==> src/rtl/alu_serial_sequencer.sv <==
// Bit-serial ALU sequencer: one 1-bit slice, LSB first, carry held in a flop.
// Optional ALU_SEQ_OVERFLOW_EN adds an Overflow port and a signed-correct SLT.
module alu_serial_sequencer #(
  parameter int WIDTH = 24
) (
  input  logic             Clock,
  input  logic             ResetN,
  input  logic             Start,
  input  logic [WIDTH-1:0] A,
  input  logic [WIDTH-1:0] B,
  input  logic [2:0]       Op,
  input  logic             AInvert,
  input  logic             BInvert,
  input  logic             CIN,
  output logic             Busy,
  output logic             Done,
  output logic [WIDTH-1:0] Result,
  output logic             CarryOut,
`ifdef ALU_SEQ_OVERFLOW_EN
  output logic             Overflow,
`endif
  output logic             Zero
);

  localparam int CW = (WIDTH > 2) ? $clog2(WIDTH) : 1;

  localparam logic [2:0] OP_AND = 3'b000;
  localparam logic [2:0] OP_OR  = 3'b001;
  localparam logic [2:0] OP_ADD = 3'b010;
  localparam logic [2:0] OP_SLT = 3'b011;
  localparam logic [2:0] OP_XOR = 3'b100;

  typedef enum logic [1:0] {
    IDLE,
    RUN,
    FINISH
  } state_t;

  state_t           state;
  logic [WIDTH-1:0] a_q;
  logic [WIDTH-1:0] b_q;
  logic [2:0]       op_q;
  logic             ainv_q;
  logic             binv_q;
  logic [CW-1:0]    cnt;
  logic             carry;

  logic abit;
  logic bbit;
  logic sum;
  logic cnext;
  logic slice;
  logic last;
  logic set;

  assign abit  = a_q[cnt] ^ ainv_q;
  assign bbit  = b_q[cnt] ^ binv_q;
  assign sum   = abit ^ bbit ^ carry;
  assign cnext = (abit & bbit) | (abit & carry) | (bbit & carry);
  assign last  = (cnt == CW'(WIDTH - 1));

`ifdef ALU_SEQ_OVERFLOW_EN
  logic ovf_bit;
  assign ovf_bit = carry ^ cnext;
  assign set     = sum ^ ovf_bit;
`else
  assign set     = sum;
`endif

  always_comb begin
    slice = 1'b0;
    unique case (op_q)
      OP_AND:  slice = abit & bbit;
      OP_OR:   slice = abit | bbit;
      OP_ADD:  slice = sum;
      OP_SLT:  slice = 1'b0;
      OP_XOR:  slice = abit ^ bbit;
      default: slice = 1'b0;
    endcase
  end

  assign Zero = ~|Result;

  always_ff @(posedge Clock or negedge ResetN) begin
    if (!ResetN) begin
      state    <= IDLE;
      Busy     <= 1'b0;
      Done     <= 1'b0;
      Result   <= '0;
      CarryOut <= 1'b0;
      cnt      <= '0;
      carry    <= 1'b0;
      a_q      <= '0;
      b_q      <= '0;
      op_q     <= OP_AND;
      ainv_q   <= 1'b0;
      binv_q   <= 1'b0;
`ifdef ALU_SEQ_OVERFLOW_EN
      Overflow <= 1'b0;
`endif
    end else begin
      unique case (state)
        IDLE: begin
          Done <= 1'b0;
          if (Start) begin
            a_q    <= A;
            b_q    <= B;
            op_q   <= Op;
            ainv_q <= AInvert;
            binv_q <= BInvert;
            carry  <= CIN;
            cnt    <= '0;
            Result <= '0;
            Busy   <= 1'b1;
            state  <= RUN;
`ifdef ALU_SEQ_OVERFLOW_EN
            Overflow <= 1'b0;
`endif
          end
        end
        RUN: begin
          carry <= cnext;
          cnt   <= cnt + 1'b1;
          // SLT bits are all zero in RUN; bit 0 gets the set flag at the end
          if (last && op_q == OP_SLT) begin
            Result[0] <= set;
          end else begin
            Result[cnt] <= slice;
          end
          if (last) begin
            CarryOut <= cnext;
            Done     <= 1'b1;
            state    <= FINISH;
`ifdef ALU_SEQ_OVERFLOW_EN
            Overflow <= ovf_bit;
`endif
          end
        end
        FINISH: begin
          Done  <= 1'b0;
          Busy  <= 1'b0;
          state <= IDLE;
        end
        default: begin
          state <= IDLE;
          Busy  <= 1'b0;
          Done  <= 1'b0;
        end
      endcase
    end
  end

endmodule
--- src/rtl/modbus_rtu_frame_rx_if.sv ---
// Modbus RTU frame receiver bus interface.
// Bundles the UART-side byte stream and station address (driven by the
// master) with the forwarded payload stream and per-frame status (driven
// by the receiver, which connects through the slave modport).
//   rx_data_i/rx_valid_i/rx_err_i : received byte, strobe, UART error flag
//   my_addr_i                     : station address (quasi-static)
//   pay_data_o/pay_valid_o        : forwarded frame bytes, CRC stripped
//   frame_start_o/frame_done_o    : frame boundary pulses
//   frame_ok_o/crc_err_o/addr_match_o/len_o : status, valid at frame_done_o
//   busy_o                        : a frame is being received or discarded
interface modbus_rtu_frame_rx_if;
  logic [7:0] rx_data_i;
  logic       rx_valid_i;
  logic       rx_err_i;
  logic [7:0] my_addr_i;
  logic [7:0] pay_data_o;
  logic       pay_valid_o;
  logic       frame_start_o;
  logic       frame_done_o;
  logic       frame_ok_o;
  logic       crc_err_o;
  logic       addr_match_o;
  logic [8:0] len_o;
  logic       busy_o;

  modport master (
    output rx_data_i, rx_valid_i, rx_err_i, my_addr_i,
    input  pay_data_o, pay_valid_o, frame_start_o, frame_done_o,
           frame_ok_o, crc_err_o, addr_match_o, len_o, busy_o
  );

  modport slave (
    input  rx_data_i, rx_valid_i, rx_err_i, my_addr_i,
    output pay_data_o, pay_valid_o, frame_start_o, frame_done_o,
           frame_ok_o, crc_err_o, addr_match_o, len_o, busy_o
  );
endinterface
==> config.mk <==
export PLATFORM = sky130hd
export DESIGN_NAME = stoch_scale_sched
export DESIGN_NICKNAME = d
export VERILOG_FILES = /design/src/rtl/stoch_scale_sched.sv
export SDC_FILE = /design/constraint.sdc
export NUM_CORES = 1
export LEC_CHECK = 0
export ABC_CLOCK_PERIOD_IN_PS = 3700
export CORE_MARGIN = 2
export CORE_UTILIZATION = 55
export CTS_CLUSTER_DIAMETER = 100
export CTS_CLUSTER_SIZE = 8
export DETAILED_ROUTE_END_ITERATION = 8
export GPL_ROUTABILITY_DRIVEN = 0
export GPL_TIMING_DRIVEN = 0
export PLACE_DENSITY = 0.8
export SYNTH_ARGS = -nofsm -noshare
export SYNTH_HDL_FRONTEND = slang
export SYNTH_SLANG_ARGS = --single-unit
==> constraint.sdc <==
create_clock -name CLK -period 3.7 [get_ports CLK]
set_input_delay 0.555 -clock CLK [delete_from_list [all_inputs] [get_ports CLK]]
set_output_delay 0.555 -clock CLK [all_outputs]
set_load 0.01 [all_outputs]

================

**What the task asks**
With the line that has "a signed-correct SLT." as the first and the line that has "localparam logic [2:0] OP_SLT = 3'b011;" as the last, repeat exactly that run of lines above and no more.

**Output of the task**
// Optional ALU_SEQ_OVERFLOW_EN adds an Overflow port and a signed-correct SLT.
module alu_serial_sequencer #(
  parameter int WIDTH = 24
) (
  input  logic             Clock,
  input  logic             ResetN,
  input  logic             Start,
  input  logic [WIDTH-1:0] A,
  input  logic [WIDTH-1:0] B,
  input  logic [2:0]       Op,
  input  logic             AInvert,
  input  logic             BInvert,
  input  logic             CIN,
  output logic             Busy,
  output logic             Done,
  output logic [WIDTH-1:0] Result,
  output logic             CarryOut,
`ifdef ALU_SEQ_OVERFLOW_EN
  output logic             Overflow,
`endif
  output logic             Zero
);

  localparam int CW = (WIDTH > 2) ? $clog2(WIDTH) : 1;

  localparam logic [2:0] OP_AND = 3'b000;
  localparam logic [2:0] OP_OR  = 3'b001;
  localparam logic [2:0] OP_ADD = 3'b010;
  localparam logic [2:0] OP_SLT = 3'b011;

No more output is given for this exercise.